%%

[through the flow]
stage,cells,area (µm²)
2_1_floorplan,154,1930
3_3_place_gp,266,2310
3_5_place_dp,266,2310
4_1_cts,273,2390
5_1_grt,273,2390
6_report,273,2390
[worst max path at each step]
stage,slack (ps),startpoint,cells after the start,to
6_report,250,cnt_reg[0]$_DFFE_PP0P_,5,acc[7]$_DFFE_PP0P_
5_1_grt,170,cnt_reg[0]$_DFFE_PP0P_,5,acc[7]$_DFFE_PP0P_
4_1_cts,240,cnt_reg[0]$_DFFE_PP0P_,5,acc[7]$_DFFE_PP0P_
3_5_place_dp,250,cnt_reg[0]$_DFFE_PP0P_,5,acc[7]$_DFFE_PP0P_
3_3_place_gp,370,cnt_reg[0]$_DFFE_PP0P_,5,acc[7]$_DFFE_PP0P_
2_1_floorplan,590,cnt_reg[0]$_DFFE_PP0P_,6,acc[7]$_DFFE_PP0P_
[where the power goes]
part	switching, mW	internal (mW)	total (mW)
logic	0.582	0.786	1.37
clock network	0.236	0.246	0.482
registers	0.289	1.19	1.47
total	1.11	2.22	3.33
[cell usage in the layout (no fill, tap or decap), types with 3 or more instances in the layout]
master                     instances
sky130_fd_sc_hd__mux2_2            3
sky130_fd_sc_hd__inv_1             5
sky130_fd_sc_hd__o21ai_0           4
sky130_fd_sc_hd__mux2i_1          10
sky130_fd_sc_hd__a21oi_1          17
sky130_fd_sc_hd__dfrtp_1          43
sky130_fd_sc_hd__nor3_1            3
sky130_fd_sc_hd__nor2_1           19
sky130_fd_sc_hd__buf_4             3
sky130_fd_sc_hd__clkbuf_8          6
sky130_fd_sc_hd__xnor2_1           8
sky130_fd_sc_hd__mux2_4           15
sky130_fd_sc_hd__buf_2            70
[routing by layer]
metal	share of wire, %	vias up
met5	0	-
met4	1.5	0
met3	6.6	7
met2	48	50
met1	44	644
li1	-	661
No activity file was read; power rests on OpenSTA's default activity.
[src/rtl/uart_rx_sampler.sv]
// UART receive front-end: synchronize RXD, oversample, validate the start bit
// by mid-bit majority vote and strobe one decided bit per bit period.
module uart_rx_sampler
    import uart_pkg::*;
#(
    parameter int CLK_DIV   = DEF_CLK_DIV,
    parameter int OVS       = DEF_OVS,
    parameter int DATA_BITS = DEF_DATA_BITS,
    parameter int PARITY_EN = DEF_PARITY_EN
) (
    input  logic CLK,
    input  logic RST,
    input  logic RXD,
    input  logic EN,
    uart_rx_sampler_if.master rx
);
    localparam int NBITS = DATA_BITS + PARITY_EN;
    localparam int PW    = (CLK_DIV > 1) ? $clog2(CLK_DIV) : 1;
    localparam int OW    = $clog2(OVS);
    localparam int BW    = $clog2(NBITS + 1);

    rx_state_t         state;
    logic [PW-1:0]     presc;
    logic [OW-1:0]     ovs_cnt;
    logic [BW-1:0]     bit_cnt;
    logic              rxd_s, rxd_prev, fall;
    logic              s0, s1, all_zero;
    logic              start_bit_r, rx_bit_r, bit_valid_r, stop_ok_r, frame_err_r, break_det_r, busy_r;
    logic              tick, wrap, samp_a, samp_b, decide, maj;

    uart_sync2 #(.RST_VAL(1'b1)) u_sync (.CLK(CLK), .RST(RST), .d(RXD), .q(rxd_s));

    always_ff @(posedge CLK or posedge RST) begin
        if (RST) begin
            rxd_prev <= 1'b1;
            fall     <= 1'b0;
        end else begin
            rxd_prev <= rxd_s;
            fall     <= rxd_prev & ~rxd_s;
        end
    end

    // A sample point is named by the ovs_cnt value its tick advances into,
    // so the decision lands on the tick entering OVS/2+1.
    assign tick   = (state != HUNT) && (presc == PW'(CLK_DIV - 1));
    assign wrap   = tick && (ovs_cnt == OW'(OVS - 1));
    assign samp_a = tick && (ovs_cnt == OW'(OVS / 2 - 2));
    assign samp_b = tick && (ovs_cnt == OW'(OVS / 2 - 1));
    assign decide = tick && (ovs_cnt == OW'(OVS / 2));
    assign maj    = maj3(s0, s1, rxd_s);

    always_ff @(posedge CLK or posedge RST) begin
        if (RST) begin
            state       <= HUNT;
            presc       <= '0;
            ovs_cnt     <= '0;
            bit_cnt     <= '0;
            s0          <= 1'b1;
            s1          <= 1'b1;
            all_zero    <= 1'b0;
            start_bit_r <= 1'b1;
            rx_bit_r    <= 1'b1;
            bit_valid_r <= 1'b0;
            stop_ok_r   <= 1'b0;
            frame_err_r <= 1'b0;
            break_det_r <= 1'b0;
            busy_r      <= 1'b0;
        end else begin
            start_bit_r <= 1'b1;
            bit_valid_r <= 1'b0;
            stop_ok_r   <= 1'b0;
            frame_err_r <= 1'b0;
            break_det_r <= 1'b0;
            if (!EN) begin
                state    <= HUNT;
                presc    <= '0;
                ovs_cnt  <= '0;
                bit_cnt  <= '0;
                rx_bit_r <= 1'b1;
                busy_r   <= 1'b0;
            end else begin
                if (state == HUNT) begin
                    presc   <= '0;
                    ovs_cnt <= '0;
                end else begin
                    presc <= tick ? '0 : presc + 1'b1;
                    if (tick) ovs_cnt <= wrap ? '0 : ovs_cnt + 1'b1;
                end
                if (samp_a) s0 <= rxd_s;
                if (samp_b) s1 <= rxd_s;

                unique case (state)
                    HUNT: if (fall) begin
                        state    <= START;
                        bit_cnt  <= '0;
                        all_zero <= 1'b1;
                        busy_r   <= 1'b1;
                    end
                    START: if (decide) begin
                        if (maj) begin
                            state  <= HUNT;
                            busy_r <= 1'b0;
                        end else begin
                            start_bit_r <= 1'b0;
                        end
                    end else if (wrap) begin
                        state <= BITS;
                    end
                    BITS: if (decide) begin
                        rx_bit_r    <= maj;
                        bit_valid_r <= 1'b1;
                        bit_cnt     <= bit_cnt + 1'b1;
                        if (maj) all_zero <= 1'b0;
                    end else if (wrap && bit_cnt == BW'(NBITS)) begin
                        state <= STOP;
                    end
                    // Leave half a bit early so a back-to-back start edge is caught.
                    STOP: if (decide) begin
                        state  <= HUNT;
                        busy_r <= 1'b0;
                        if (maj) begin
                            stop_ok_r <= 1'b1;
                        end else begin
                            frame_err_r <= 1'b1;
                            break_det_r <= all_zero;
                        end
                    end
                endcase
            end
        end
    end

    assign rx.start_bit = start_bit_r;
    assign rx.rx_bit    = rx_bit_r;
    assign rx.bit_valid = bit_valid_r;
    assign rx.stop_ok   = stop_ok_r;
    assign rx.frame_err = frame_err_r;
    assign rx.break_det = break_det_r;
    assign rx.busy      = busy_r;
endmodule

%%

▸ **WHAT THIS TASK INVOLVES**
Filter by the word "instances": copy every line of the data that holds it.

▸ **EXERCISE SOLUTION**
[cell usage in the layout (no fill, tap or decap), types with 3 or more instances in the layout]
master                     instances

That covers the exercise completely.